The third problem is fixed schema, if you want to add some extra fields for some rows, you need to add these columns for each row. For the application which usually designed in OOP way, interact with relational model involves some kind of Object Relation Mapping(ORM).

NoSQL is a response for those problems with relational databases.

Google played a very important role in NoSQl movement by publishing the papers about the design of its infrastructure.

  • The Google File System
  • MapReduce: Simplified Data Processing on Large Clusters
  • Bigtable: A Distributed Storage System for Structured Data

Now we will see some NoSQL genres and related project.

Key value database: memcache, Redis

Key value database store data as key value pair, data is queried by its key. Using some kind of hash function, key value database provide good performance.
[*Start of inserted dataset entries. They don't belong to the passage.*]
Source: an optimization exercise on an open RTL-to-GDS flow (aim: small area, a short achievable clock period and few clock cycles per item). Production flows keep margins and buffers that such runs may drop. Where RTL was checked, it was by simulation tests only, not by an equivalence proof against the original. Power figures rest on the tool's default switching activity, not on a simulated workload.

## the baseline
==> module instrDecode, before the edit <==
module instrDecode (
    input  logic                             clk,
    input  logic                             rstN,
    input  logic                             inValid,
    output logic                             inReady,
    input  logic [31:0]                      instr,
    input  logic [31:0]                      rsValue,
    input  logic [31:0]                      rtValue,
    output logic                             downValid,
    input  logic                             downReady,
    output logic [mipsPkg::aluOpWidth-1:0]   downAluOp,
    output logic [31:0]                      downPropagate,
    output logic [31:0]                      downGenerate,
    output logic [4:0]                       downShiftAmt,
    output logic [4:0]                       downDest,
    output logic                             downBranchTaken,
    output logic                             downIllegal
);
    logic [5:0]  op;
    logic [5:0]  fn;
    logic [4:0]  rtF;
    logic        isR;
    logic        isRegimm;
    logic [mipsPkg::aluOpWidth-1:0] aluOp;
    logic        branch;
    logic        illegal;
    logic        isLui;
    logic        useImm;
    logic        sub;
    logic [31:0] imm;
    logic [31:0] operandA;
    logic [31:0] operandB;
    logic        reverseB;
    logic [31:0] operandSel;
    logic [31:0] operandOrdered;
    logic        passB;
    logic [4:0]  shiftAmt;
    logic [4:0]  dest;
    logic        rsZero;
    logic        rsNeg;
    logic        eq;
    logic        taken;
    assign op  = instr[31:26];
    assign fn  = instr[5:0];
    assign rtF = instr[20:16];
    assign isR      = (op == mipsPkg::opRtype);
    assign isRegimm = (op == mipsPkg::opRegimm);
    always_comb begin
        aluOp   = mipsPkg::aluZero;
        branch  = 1'b0;
        illegal = 1'b0;
        if (isR) begin
            case (fn)
                mipsPkg::functAdd, mipsPkg::functAddu: aluOp = mipsPkg::aluAdd;
                mipsPkg::functSub, mipsPkg::functSubu: aluOp = mipsPkg::aluSub;
                mipsPkg::functAnd:  aluOp = mipsPkg::aluAnd;
                mipsPkg::functOr:   aluOp = mipsPkg::aluOr;
                mipsPkg::functXor:  aluOp = mipsPkg::aluXor;
                mipsPkg::functNor:  aluOp = mipsPkg::aluNor;
                mipsPkg::functSlt:  aluOp = mipsPkg::aluSlt;
                mipsPkg::functSltu: aluOp = mipsPkg::aluSltu;
                mipsPkg::functSll, mipsPkg::functSllv: aluOp = mipsPkg::aluSll;
                mipsPkg::functSrl, mipsPkg::functSrlv: aluOp = mipsPkg::aluSrl;
                mipsPkg::functSra, mipsPkg::functSrav: aluOp = mipsPkg::aluSra;
                default:            illegal = 1'b1;
            endcase
        end else begin
            case (op)
                mipsPkg::opAddi, mipsPkg::opAddiu: aluOp = mipsPkg::aluAdd;
                mipsPkg::opSlti:  aluOp = mipsPkg::aluSlt;
                mipsPkg::opSltiu: aluOp = mipsPkg::aluSltu;
                mipsPkg::opAndi:  aluOp = mipsPkg::aluAnd;
                mipsPkg::opOri:   aluOp = mipsPkg::aluOr;
                mipsPkg::opXori:  aluOp = mipsPkg::aluXor;
                mipsPkg::opLui:   aluOp = mipsPkg::aluSll;
                mipsPkg::opBeq, mipsPkg::opBne,
                mipsPkg::opBlez, mipsPkg::opBgtz: branch = 1'b1;
                mipsPkg::opRegimm: begin
                    if (rtF[4:1] == 4'd0) begin
                        branch = 1'b1;
                    end else begin
                        illegal = 1'b1;
                    end
                end
                default: illegal = 1'b1;
            endcase
        end
    end
    assign dest = (illegal || branch) ? 5'd0 : (isR ? instr[15:11] : rtF);
    assign isLui  = (op == mipsPkg::opLui);
    assign useImm = op[3];
    assign sub    = op[3] ? (op[1] && !op[2]) : (fn[5] && fn[1] && !fn[2]);
    assign imm    = {{16{instr[15] && !op[2]}}, instr[15:0]};
    assign reverseB = op[3] ? (op[2:0] == 3'b111) : (!fn[5] && !fn[1]);
    assign operandSel = useImm ? imm : rtValue;
    always_comb begin
        for (int i = 0; i < 32; i++) begin
            operandOrdered[i] = reverseB ? operandSel[31-i] : operandSel[i];
        end
    end
    assign operandB = operandOrdered ^ {32{sub}};
    assign passB    = op[3] ? (op[2:0] == 3'b111) : !fn[5];
    assign operandA = rsValue & {32{!passB}};
    assign shiftAmt = isLui ? 5'd16 : (fn[2] ? rsValue[4:0] : instr[10:6]);
    assign rsZero = (rsValue == 32'd0);
    assign rsNeg  = rsValue[31];
    assign eq     = (rsValue == rtValue);
    always_comb begin
        taken = 1'b0;
        if (isRegimm) begin
            taken = rtF[0] ? !rsNeg : rsNeg;
        end else begin
            case (op[1:0])
                2'b00: taken = eq;
                2'b01: taken = !eq;
                2'b10: taken = rsNeg || rsZero;
                2'b11: taken = !rsNeg && !rsZero;
            endcase
        end
        taken = taken && branch;
    end
    assign inReady = !downValid || downReady;
    always_ff @(posedge clk or negedge rstN) begin
        if (!rstN) begin
            downValid <= 1'b0;
        end else if (inReady) begin
            downValid <= inValid;
        end
    end
    always_ff @(posedge clk) begin
        if (inValid && inReady) begin
            downAluOp       <= aluOp;
            downPropagate   <= operandA ^ operandB;
            downGenerate    <= operandA & operandB;
            downShiftAmt    <= shiftAmt;
            downDest        <= dest;
            downBranchTaken <= taken;
            downIllegal     <= illegal;
        end
    end
endmodule
From an optimization exercise on the open Yosys and OpenROAD flow, aimed at small area, a short achievable clock period and few clock cycles per item; shortcuts taken in it are not production practice.
The RTL was checked by simulation tests, not by an equivalence proof against the original design.

`config.mk`:
```
export PLATFORM = sky130hd
export DESIGN_NAME = vertex_sphere_projection
export DESIGN_NICKNAME = vertex_sphere_projection
export VERILOG_FILES = /design/flow/design.v
export SDC_FILE = /design/flow/constraint.sdc
export NUM_CORES = 4
export LEC_CHECK = 0
export CAP_MARGIN = 20
export CORE_MARGIN = 2
export CORE_UTILIZATION = 45
export SLEW_MARGIN = 20
```
`constraint.sdc`:
```
create_clock -name core_clock -period 10.0 [get_ports {i_clk}]
set_input_delay 2.0000 -clock core_clock [delete_from_list [all_inputs] [get_ports {i_clk}]]
set_output_delay 2.0000 -clock core_clock [all_outputs]
set_load 0.01 [all_outputs]
```
`design.v`:
```
package vsp_pkg;
    localparam int COORD_BITS_DEF = 24;
    localparam int RADIUS_BITS    = 24;
    localparam int PROJ_BITS      = 25;
    localparam int OUT_DATA_BITS  = ((3 * PROJ_BITS + 7) / 8) * 8;
    localparam logic [RADIUS_BITS-1:0] RADIUS_RESET = RADIUS_BITS'(65536);
    typedef enum logic [2:0] {
        S_IDLE,
        S_SQ_MUL,
        S_SQ_ACC,
        S_ROOT,
        S_SC_MUL,
        S_DIV_INIT,
        S_DIV,
        S_DONE
    } t_state;
endpackage
import vsp_pkg::*;
module vertex_sphere_projection #(
    parameter int COORD_BITS = vsp_pkg::COORD_BITS_DEF
) (
    input  logic                                   i_clk,
    input  logic                                   i_rst_n,
    input  logic                                   i_cfg_we,
    input  logic [vsp_pkg::RADIUS_BITS-1:0]        i_cfg_wdata,
    input  logic                                   i_s_tvalid,
    output logic                                   o_s_tready,
    input  logic [((3*COORD_BITS+7)/8)*8-1:0]      i_s_tdata,
    output logic                                   o_m_tvalid,
    input  logic                                   i_m_tready,
    output logic [vsp_pkg::OUT_DATA_BITS-1:0]      o_m_tdata,
    output logic [0:0]                             o_m_tuser
);
    localparam int N  = COORD_BITS;
    localparam int RB = RADIUS_BITS;
    localparam int MW = (N > RB) ? N : RB;
    localparam int PW = N + MW;
    localparam int SW = 2 * N;
    localparam int CW = $clog2(MW + 1);
    vsp_pkg::t_state r_state;
    vsp_pkg::t_state n_state;
    logic [RB-1:0]  r_radius;
    logic [N-1:0]   r_mag [3];
    logic [2:0]     r_neg;
    logic [1:0]     r_idx;
    logic [CW-1:0]  r_cnt;
    logic [PW-1:0]  r_prod;
    logic [SW-1:0]  r_sum;
    logic [N+1:0]   r_rem;
    logic [N-1:0]   r_root;
    logic [RB-1:0]  r_dlow;
    logic [RB-1:0]  r_quo;
    logic [RB-1:0]  r_q [3];
    logic           r_zero;
    logic                     r_out_valid;
    logic [OUT_DATA_BITS-1:0] r_out_data;
    logic                     r_out_zero;
    logic in_accept;
    logic out_free;
    logic out_load;
    logic [N-1:0]  mul_a;
    logic [MW-1:0] mul_b;
    logic [PW-1:0] mul_p;
    logic [N+1:0] cs_a;
    logic [N+1:0] cs_b;
    logic [N+1:0] cs_diff;
    logic         cs_ge;
    logic [SW-1:0] acc_sum;
    logic          last_axis;
    logic [OUT_DATA_BITS-1:0] proj_data;
    assign out_free  = !r_out_valid || i_m_tready;
    assign in_accept = i_s_tvalid && o_s_tready;
    assign last_axis = (r_idx == 2'd2);
    always_comb begin
        mul_a = r_mag[r_idx];
        if (r_state == S_SC_MUL) begin
            mul_b = MW'(r_radius);
        end else begin
            mul_b = MW'(r_mag[r_idx]);
        end
        mul_p = PW'(mul_a) * PW'(mul_b);
    end
    assign acc_sum = r_sum + r_prod[SW-1:0];
    always_comb begin
        if (r_state == S_DIV) begin
            cs_a = {1'b0, r_rem[N-1:0], r_dlow[RB-1]};
            cs_b = {2'b00, r_root};
        end else begin
            cs_a = {r_rem[N-1:0], r_sum[SW-1 -: 2]};
            cs_b = {r_root, 2'b01};
        end
        cs_ge   = (cs_a >= cs_b);
        cs_diff = cs_a - cs_b;
    end
    always_comb begin
        n_state = r_state;
        unique case (r_state)
            S_IDLE: begin
                if (i_s_tvalid) n_state = S_SQ_MUL;
            end
            S_SQ_MUL: n_state = S_SQ_ACC;
            S_SQ_ACC: begin
                if (!last_axis) begin
                    n_state = S_SQ_MUL;
                end else if (acc_sum == '0) begin
                    n_state = S_DONE;
                end else begin
                    n_state = S_ROOT;
                end
            end
            S_ROOT: begin
                if (r_cnt == CW'(N - 1)) n_state = S_SC_MUL;
            end
            S_SC_MUL:   n_state = S_DIV_INIT;
            S_DIV_INIT: n_state = S_DIV;
            S_DIV: begin
                if (r_cnt == CW'(RB - 1)) begin
                    n_state = last_axis ? S_DONE : S_SC_MUL;
                end
            end
            S_DONE: begin
                if (out_free) n_state = S_IDLE;
            end
            default: n_state = S_IDLE;
        endcase
    end
    always_comb begin
        o_s_tready = 1'b0;
        out_load   = 1'b0;
        unique case (r_state)
            S_IDLE:  o_s_tready = 1'b1;
            S_DONE:  out_load   = out_free;
            default: begin
                o_s_tready = 1'b0;
                out_load   = 1'b0;
            end
        endcase
    end
    always_comb begin
        logic [RB-1:0]        q;
        logic [PROJ_BITS-1:0] mag;
        proj_data = '0;
        for (int i = 0; i < 3; i++) begin
            q   = (r_q[i] > r_radius) ? r_radius : r_q[i];
            mag = r_zero ? '0 : {1'b0, q};
            proj_data[i*PROJ_BITS +: PROJ_BITS] = r_neg[i] ? (~mag + 1'b1) : mag;
        end
    end
    always_ff @(posedge i_clk) begin
        if (!i_rst_n) begin
            r_state  <= S_IDLE;
            r_radius <= RADIUS_RESET;
        end else begin
            r_state <= n_state;
            if (i_cfg_we) r_radius <= i_cfg_wdata;
        end
    end
    always_ff @(posedge i_clk) begin
        logic [N-1:0] f;
        if (!i_rst_n) begin
            r_idx <= '0;
            r_cnt <= '0;
        end else begin
            unique case (r_state)
                S_IDLE: begin
                    if (in_accept) begin
                        for (int i = 0; i < 3; i++) begin
                            f = i_s_tdata[i*N +: N];
                            r_neg[i] <= f[N-1];
                            r_mag[i] <= f[N-1] ? (~f + 1'b1) : f;
                        end
                        r_sum <= '0;
                        r_idx <= '0;
                    end
                end
                S_SQ_MUL: r_prod <= mul_p;
                S_SQ_ACC: begin
                    r_sum  <= acc_sum;
                    r_zero <= (acc_sum == '0);
                    r_rem  <= '0;
                    r_root <= '0;
                    r_cnt  <= '0;
                    r_idx  <= last_axis ? 2'd0 : r_idx + 2'd1;
                end
                S_ROOT: begin
                    r_rem  <= cs_ge ? cs_diff : cs_a;
                    r_root <= {r_root[N-2:0], cs_ge};
                    r_sum  <= {r_sum[SW-3:0], 2'b00};
                    r_cnt  <= r_cnt + 1'b1;
                end
                S_SC_MUL: r_prod <= mul_p;
                S_DIV_INIT: begin
                    r_rem  <= (N+2)'(r_prod[N+RB-1:RB]);
                    r_dlow <= r_prod[RB-1:0];
                    r_cnt  <= '0;
                end
                S_DIV: begin
                    r_rem  <= cs_ge ? cs_diff : cs_a;
                    r_dlow <= {r_dlow[RB-2:0], 1'b0};
                    r_quo  <= {r_quo[RB-2:0], cs_ge};
                    r_cnt  <= r_cnt + 1'b1;
                    if (r_cnt == CW'(RB - 1)) begin
                        r_q[r_idx] <= {r_quo[RB-2:0], cs_ge};
                        r_idx      <= r_idx + 2'd1;
                    end
                end
                S_DONE: ;
                default: ;
            endcase
        end
    end
    always_ff @(posedge i_clk) begin
        if (!i_rst_n) begin
            r_out_valid <= 1'b0;
        end else if (out_load) begin
            r_out_valid <= 1'b1;
        end else if (i_m_tready) begin
            r_out_valid <= 1'b0;
        end
    end
    always_ff @(posedge i_clk) begin
        if (out_load) begin
            r_out_data <= proj_data;
            r_out_zero <= r_zero;
        end
    end
    assign o_m_tvalid   = r_out_valid;
    assign o_m_tdata    = r_out_data;
    assign o_m_tuser[0] = r_out_zero;
endmodule
```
Key value databases usually used as cache service, from basic key value cache to support advanced data structure.

Document database: MongoDB

Data is stored as document, a document has a JSON like format, easy for application code manipulation.

Document databases supports SQL like queries, ready for scale out. One of the most popular document now should be MongoDB.

Graph database:Neo4j

Graph database save data as node and the relationship between those nodes. Some kind of data like social graph data , internet hyper link relationship.

Column oriented database: BigTable

Column oriented database save data by its column, data within the same column saved together just like row oriented database save data by its row .

Column oriented database also has keys and values, the key consist of the row id and column id, the value is the cell in the table.